=== Provided material ===

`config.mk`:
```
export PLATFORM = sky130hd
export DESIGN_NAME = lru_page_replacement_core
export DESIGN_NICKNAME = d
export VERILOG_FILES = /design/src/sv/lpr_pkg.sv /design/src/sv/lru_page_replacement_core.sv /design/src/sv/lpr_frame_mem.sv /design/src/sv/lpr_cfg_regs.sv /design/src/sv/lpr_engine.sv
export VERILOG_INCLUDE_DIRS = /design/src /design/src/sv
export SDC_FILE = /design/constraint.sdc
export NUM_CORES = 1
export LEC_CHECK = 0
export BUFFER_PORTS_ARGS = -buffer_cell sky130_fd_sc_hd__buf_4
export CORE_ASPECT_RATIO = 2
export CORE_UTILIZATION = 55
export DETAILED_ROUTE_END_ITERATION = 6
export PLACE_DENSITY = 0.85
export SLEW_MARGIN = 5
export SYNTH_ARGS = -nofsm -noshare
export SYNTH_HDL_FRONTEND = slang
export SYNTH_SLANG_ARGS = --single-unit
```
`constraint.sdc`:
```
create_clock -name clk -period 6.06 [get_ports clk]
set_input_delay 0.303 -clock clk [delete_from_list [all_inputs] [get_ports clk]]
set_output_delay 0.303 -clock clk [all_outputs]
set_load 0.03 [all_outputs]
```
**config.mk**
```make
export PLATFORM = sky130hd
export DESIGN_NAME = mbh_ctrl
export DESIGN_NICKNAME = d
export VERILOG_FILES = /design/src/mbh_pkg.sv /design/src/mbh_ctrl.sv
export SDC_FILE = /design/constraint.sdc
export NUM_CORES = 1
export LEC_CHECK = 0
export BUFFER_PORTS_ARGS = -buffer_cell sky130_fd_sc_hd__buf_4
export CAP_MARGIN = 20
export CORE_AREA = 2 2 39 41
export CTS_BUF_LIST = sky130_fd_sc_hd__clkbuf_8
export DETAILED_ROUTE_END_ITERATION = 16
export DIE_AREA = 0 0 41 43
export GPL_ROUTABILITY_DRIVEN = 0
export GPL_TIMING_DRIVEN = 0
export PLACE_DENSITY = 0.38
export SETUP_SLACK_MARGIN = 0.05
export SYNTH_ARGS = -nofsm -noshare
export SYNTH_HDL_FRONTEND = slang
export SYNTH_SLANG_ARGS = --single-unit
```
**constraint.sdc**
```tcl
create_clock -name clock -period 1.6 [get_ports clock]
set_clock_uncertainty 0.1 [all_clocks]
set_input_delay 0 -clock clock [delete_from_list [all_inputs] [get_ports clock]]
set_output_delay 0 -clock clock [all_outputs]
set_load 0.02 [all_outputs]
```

* * *

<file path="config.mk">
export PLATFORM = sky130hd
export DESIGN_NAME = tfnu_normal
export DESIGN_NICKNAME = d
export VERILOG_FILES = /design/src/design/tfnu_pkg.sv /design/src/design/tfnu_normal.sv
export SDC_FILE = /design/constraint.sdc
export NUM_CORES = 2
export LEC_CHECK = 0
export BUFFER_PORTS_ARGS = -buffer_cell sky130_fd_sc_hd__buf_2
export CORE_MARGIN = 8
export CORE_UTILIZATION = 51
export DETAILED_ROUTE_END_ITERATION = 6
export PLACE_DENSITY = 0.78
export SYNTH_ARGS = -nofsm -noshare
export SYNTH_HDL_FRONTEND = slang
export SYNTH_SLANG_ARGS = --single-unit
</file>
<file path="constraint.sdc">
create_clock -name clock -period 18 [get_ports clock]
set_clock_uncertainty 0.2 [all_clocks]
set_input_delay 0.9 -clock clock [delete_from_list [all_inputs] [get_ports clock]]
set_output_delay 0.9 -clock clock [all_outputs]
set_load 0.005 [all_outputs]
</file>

=== Task prompt ===
Above are the entries. Quote exactly the lines from the one bearing "export BUFFER_PORTS_ARGS = -buffer_cell sky130_fd_sc_hd__buf_2" through the one bearing "set_input_delay 0.9 -clock".

=== Expected answer ===
export BUFFER_PORTS_ARGS = -buffer_cell sky130_fd_sc_hd__buf_2
export CORE_MARGIN = 8
export CORE_UTILIZATION = 51
export DETAILED_ROUTE_END_ITERATION = 6
export PLACE_DENSITY = 0.78
export SYNTH_ARGS = -nofsm -noshare
export SYNTH_HDL_FRONTEND = slang
export SYNTH_SLANG_ARGS = --single-unit
</file>
<file path="constraint.sdc">
create_clock -name clock -period 18 [get_ports clock]
set_clock_uncertainty 0.2 [all_clocks]
set_input_delay 0.9 -clock clock [delete_from_list [all_inputs] [get_ports clock]]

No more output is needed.